WORK TASK: Respond with the count alone after checking every line in the material below for "unsigned".

THE INPUT:
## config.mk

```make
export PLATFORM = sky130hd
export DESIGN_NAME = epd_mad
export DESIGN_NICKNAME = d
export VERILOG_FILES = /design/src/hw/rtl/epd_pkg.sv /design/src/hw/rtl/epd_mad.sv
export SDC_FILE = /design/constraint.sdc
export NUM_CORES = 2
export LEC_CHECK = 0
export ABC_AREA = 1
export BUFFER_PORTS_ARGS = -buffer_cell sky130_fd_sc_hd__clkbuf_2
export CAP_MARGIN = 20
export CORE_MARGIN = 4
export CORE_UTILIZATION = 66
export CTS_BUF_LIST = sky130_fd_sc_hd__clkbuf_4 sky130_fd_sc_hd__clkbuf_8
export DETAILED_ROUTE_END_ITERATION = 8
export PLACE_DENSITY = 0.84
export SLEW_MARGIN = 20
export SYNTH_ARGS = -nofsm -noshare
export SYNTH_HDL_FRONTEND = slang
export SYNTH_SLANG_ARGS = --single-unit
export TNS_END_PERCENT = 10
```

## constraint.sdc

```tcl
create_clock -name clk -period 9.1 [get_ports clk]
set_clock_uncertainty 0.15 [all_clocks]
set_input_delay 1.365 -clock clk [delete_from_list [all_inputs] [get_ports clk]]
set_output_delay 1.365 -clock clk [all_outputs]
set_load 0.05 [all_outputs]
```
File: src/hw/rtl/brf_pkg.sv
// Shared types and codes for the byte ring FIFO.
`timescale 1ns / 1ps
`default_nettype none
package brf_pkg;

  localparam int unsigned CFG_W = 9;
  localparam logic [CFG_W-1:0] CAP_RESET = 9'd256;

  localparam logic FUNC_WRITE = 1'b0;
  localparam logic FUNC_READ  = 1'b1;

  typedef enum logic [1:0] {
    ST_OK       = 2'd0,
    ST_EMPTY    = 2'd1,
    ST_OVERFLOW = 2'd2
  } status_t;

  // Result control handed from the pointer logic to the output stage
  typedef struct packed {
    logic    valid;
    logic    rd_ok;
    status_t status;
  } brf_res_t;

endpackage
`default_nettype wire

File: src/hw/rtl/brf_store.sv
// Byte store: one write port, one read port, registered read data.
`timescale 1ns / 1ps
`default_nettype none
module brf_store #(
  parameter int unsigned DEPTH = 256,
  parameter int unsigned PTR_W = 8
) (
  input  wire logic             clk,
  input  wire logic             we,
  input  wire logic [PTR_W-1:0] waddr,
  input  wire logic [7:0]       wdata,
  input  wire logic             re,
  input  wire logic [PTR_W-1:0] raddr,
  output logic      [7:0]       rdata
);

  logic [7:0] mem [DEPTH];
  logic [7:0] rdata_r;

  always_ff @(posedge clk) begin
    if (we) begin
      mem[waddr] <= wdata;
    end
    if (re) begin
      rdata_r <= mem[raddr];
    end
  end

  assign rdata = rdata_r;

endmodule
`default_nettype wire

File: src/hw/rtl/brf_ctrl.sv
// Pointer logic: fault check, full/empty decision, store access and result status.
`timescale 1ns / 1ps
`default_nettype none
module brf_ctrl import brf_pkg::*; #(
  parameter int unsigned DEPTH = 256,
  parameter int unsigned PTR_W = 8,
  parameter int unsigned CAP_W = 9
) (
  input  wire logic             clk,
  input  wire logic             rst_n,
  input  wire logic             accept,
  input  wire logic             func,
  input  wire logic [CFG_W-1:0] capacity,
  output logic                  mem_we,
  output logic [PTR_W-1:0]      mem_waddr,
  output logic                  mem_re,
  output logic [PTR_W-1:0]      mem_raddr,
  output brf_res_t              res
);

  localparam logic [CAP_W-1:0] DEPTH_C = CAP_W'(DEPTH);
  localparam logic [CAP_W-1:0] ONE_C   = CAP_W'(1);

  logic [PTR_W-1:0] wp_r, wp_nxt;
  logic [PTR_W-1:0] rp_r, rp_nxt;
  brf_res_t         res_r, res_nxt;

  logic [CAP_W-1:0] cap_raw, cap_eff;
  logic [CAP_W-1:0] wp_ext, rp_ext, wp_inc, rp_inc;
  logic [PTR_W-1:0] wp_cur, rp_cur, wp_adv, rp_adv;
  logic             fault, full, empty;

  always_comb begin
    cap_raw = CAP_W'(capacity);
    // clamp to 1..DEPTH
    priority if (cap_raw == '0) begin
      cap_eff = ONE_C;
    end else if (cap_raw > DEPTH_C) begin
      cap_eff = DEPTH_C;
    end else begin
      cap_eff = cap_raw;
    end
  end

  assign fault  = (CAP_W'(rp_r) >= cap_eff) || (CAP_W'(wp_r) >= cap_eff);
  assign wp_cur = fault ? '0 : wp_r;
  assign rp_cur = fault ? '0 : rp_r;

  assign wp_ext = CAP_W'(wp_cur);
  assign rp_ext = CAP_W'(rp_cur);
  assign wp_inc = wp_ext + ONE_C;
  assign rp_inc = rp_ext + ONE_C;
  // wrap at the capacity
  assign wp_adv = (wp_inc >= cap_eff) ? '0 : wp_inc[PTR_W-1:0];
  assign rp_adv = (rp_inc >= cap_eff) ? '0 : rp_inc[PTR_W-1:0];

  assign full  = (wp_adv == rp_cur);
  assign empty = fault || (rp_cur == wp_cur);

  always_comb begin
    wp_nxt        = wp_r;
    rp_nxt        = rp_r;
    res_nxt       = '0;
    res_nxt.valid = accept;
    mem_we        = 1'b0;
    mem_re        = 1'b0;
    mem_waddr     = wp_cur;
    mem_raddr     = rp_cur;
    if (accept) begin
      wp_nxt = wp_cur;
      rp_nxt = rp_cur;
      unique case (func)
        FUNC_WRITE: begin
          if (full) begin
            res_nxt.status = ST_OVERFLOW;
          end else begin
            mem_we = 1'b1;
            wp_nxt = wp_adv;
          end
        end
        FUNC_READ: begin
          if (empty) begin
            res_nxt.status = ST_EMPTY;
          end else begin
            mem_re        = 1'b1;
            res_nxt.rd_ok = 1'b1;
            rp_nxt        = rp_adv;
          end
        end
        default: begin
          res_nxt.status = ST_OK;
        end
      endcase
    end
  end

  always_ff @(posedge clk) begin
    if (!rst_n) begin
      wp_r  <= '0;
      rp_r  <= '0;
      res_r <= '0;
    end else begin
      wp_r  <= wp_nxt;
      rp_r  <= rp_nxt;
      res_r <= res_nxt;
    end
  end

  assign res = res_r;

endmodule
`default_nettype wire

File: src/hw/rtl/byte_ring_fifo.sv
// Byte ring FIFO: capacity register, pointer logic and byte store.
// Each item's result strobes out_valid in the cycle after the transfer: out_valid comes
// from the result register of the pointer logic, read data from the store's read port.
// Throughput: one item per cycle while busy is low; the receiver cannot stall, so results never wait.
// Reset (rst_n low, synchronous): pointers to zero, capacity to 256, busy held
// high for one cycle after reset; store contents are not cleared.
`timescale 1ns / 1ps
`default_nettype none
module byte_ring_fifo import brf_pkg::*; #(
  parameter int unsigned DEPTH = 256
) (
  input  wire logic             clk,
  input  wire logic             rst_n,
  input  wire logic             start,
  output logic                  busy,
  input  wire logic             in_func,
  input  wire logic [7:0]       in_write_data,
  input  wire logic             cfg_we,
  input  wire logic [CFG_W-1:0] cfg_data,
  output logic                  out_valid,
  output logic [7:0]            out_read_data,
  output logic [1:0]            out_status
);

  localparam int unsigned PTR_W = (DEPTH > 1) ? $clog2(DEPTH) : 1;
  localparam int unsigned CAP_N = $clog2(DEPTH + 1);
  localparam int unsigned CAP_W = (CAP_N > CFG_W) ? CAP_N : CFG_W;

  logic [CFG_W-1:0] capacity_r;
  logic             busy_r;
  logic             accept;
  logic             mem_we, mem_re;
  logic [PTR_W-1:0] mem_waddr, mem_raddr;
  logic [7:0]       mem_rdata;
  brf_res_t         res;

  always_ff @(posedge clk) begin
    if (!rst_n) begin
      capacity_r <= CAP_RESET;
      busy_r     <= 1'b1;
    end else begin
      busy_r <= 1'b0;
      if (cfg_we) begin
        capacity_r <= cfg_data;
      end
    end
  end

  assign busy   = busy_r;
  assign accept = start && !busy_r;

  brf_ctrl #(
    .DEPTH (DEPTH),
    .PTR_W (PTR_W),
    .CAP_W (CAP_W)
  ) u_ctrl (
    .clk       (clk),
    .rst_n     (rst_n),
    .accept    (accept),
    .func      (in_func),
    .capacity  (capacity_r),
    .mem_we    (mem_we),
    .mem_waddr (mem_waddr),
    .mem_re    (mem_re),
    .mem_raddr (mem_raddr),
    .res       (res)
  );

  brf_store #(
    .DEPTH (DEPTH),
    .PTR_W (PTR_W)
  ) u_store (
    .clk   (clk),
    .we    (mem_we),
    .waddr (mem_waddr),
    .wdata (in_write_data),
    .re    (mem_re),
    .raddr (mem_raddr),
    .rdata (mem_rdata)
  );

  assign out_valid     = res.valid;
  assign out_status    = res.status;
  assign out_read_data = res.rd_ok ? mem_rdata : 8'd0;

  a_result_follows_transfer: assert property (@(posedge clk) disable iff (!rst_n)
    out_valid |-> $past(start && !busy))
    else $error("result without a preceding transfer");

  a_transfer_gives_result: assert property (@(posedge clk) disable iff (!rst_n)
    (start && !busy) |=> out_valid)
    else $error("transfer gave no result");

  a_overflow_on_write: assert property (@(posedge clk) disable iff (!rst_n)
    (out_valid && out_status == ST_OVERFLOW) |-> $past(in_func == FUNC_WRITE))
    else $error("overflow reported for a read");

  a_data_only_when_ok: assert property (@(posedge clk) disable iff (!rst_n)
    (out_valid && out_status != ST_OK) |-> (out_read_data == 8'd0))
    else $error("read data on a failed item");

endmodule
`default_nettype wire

ANSWER BELOW: 10